(Saved data entries)

::::

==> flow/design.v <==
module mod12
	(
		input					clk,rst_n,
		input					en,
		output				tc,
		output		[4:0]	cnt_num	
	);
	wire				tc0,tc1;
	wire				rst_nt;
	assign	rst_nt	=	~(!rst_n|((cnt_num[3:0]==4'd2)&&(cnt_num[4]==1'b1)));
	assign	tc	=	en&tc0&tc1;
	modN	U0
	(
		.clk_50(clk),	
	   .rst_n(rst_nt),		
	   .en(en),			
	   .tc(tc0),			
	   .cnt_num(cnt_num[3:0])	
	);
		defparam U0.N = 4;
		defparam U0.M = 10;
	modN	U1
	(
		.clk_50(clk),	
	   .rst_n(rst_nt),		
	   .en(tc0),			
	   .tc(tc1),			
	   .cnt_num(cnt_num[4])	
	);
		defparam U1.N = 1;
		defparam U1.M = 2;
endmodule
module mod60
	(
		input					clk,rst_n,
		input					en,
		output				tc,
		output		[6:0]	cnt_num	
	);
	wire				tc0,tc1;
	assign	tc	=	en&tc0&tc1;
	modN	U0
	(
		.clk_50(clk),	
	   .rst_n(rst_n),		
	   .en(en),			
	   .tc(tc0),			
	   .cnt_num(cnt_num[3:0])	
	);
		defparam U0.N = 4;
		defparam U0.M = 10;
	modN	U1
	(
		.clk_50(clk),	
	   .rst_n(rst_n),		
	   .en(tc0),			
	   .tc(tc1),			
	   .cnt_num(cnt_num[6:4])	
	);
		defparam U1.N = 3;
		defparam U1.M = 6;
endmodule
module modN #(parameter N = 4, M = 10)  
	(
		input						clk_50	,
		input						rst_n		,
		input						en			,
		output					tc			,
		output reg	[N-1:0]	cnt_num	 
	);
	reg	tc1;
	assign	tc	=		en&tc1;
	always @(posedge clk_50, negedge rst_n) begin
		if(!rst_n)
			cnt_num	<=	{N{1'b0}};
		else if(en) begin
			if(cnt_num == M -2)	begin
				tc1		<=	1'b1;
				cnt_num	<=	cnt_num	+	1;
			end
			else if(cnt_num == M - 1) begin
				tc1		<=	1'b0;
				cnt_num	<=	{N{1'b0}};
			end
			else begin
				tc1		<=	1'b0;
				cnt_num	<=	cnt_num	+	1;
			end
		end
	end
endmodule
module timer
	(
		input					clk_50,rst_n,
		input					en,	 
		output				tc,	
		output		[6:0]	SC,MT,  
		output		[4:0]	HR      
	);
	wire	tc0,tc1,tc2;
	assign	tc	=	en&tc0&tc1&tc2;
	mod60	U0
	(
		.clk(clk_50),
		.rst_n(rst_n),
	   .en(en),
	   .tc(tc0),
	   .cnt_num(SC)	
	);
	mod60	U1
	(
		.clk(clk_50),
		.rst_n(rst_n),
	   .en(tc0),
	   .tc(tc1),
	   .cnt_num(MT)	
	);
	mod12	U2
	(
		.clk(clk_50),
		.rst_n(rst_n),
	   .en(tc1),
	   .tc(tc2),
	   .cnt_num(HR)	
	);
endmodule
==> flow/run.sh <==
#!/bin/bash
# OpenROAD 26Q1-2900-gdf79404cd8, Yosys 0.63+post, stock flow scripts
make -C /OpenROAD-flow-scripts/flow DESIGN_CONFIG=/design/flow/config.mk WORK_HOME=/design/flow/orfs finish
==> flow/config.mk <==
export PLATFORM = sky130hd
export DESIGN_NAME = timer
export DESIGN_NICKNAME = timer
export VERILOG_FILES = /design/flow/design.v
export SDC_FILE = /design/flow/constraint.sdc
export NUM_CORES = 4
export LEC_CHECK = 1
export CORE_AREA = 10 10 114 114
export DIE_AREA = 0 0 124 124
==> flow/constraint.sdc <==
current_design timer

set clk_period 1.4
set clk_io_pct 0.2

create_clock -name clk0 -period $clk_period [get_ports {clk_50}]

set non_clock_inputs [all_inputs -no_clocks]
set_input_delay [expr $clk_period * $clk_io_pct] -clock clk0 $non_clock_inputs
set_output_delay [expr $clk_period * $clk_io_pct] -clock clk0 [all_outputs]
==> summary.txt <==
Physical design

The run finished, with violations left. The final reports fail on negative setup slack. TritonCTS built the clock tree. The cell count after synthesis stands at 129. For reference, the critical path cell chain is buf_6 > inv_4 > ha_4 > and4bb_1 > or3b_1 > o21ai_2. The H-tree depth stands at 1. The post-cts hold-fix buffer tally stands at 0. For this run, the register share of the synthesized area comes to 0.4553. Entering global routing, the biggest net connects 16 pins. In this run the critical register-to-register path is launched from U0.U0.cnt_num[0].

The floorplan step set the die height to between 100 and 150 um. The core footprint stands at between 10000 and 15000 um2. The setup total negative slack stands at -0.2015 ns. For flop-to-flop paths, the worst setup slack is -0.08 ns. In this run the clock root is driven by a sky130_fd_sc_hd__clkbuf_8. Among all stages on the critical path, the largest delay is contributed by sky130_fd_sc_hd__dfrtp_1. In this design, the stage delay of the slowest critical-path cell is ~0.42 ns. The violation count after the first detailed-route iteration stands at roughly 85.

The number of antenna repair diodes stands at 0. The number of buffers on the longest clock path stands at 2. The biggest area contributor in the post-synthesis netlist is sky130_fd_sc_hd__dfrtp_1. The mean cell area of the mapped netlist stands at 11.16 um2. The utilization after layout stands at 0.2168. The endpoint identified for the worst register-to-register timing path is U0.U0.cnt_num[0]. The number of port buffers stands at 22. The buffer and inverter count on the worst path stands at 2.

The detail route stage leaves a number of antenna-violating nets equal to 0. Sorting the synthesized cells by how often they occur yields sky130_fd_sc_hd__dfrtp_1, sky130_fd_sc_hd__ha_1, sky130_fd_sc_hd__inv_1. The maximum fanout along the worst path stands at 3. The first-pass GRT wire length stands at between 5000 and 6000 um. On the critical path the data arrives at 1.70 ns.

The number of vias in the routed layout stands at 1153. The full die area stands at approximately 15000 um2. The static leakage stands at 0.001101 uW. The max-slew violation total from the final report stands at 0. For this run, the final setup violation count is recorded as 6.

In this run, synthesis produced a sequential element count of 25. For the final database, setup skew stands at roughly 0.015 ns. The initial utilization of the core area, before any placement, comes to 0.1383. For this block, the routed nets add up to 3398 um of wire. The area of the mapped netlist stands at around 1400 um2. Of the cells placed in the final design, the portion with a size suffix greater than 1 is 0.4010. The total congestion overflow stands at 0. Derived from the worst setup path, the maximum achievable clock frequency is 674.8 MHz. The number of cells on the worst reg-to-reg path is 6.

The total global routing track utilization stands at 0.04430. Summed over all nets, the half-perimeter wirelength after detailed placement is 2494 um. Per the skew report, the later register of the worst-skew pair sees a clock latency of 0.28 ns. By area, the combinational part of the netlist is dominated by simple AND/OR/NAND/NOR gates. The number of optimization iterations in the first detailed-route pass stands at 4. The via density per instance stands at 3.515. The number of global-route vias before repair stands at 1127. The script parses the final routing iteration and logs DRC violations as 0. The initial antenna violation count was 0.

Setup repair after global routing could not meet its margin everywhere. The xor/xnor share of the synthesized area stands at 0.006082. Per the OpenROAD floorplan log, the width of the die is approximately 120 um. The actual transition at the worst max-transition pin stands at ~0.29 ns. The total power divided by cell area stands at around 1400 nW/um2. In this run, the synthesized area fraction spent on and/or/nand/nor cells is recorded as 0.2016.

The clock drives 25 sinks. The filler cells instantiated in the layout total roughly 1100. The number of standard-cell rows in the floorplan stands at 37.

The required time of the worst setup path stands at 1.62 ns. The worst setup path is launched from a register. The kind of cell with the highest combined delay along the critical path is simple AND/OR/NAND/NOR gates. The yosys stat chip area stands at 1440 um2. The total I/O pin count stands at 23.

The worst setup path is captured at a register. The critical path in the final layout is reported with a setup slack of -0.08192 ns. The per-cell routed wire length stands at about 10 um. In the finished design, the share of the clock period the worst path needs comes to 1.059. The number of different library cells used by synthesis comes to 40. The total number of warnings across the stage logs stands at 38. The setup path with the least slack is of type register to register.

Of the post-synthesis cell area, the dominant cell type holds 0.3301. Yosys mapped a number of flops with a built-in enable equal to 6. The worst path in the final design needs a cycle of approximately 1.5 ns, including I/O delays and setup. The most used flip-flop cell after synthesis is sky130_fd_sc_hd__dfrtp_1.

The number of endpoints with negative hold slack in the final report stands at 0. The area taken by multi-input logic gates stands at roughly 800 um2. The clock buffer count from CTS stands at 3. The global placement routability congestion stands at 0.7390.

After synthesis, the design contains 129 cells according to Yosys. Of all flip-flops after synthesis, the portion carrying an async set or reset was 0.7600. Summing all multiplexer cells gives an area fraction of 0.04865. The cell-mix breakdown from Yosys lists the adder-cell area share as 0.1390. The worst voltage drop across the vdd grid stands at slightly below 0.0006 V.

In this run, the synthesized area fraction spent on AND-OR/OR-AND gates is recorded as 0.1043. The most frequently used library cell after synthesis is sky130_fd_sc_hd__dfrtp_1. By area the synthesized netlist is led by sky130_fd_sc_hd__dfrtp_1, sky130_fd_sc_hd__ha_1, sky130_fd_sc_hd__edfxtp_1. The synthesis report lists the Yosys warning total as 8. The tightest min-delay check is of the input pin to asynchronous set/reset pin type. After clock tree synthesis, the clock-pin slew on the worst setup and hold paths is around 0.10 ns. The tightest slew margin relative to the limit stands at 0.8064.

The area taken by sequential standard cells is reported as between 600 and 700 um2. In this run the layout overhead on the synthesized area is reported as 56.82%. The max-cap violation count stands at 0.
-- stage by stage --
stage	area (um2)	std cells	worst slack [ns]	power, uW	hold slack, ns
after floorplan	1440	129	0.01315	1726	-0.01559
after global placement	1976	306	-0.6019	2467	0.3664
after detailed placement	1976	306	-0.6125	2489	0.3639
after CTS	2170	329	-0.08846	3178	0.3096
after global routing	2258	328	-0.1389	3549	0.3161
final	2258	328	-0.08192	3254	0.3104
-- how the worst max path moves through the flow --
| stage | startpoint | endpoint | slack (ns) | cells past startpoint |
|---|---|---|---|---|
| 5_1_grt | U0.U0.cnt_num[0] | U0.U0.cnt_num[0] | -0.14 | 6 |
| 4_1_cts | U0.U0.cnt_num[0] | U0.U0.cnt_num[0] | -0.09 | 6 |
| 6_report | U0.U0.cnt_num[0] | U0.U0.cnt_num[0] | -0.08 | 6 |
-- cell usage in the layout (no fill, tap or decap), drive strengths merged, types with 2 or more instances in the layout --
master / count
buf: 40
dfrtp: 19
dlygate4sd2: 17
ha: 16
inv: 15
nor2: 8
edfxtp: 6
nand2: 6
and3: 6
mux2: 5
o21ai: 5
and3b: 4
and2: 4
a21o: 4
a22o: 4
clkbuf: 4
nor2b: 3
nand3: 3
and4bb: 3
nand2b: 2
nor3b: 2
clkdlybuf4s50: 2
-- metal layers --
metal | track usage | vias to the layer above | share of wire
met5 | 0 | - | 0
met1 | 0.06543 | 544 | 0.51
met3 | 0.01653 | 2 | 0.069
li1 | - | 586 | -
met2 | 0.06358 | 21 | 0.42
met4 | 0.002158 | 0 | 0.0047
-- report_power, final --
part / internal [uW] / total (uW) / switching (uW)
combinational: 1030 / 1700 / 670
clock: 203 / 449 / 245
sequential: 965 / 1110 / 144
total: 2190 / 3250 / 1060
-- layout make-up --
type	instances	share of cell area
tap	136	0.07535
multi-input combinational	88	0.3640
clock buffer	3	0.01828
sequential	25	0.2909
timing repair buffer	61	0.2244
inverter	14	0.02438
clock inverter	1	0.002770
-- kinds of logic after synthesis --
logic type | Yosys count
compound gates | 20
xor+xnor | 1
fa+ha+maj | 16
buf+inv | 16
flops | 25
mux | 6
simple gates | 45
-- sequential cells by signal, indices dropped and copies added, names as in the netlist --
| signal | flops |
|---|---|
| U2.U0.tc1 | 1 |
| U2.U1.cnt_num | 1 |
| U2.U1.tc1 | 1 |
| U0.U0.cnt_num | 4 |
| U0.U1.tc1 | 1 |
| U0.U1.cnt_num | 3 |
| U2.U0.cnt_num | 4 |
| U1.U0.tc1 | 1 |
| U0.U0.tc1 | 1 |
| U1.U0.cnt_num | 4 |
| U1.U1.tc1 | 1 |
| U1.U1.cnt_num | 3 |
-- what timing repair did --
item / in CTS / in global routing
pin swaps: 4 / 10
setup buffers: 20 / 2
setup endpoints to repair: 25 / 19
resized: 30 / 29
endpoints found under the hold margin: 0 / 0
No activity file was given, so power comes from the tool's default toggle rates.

::::

■ BRIEF
For the word "logic", return every line of the records that holds it.

■ RESPONSE
The number of endpoints with negative hold slack in the final report stands at 0. The area taken by multi-input logic gates stands at roughly 800 um2. The clock buffer count from CTS stands at 3. The global placement routability congestion stands at 0.7390.
-- kinds of logic after synthesis --
logic type | Yosys count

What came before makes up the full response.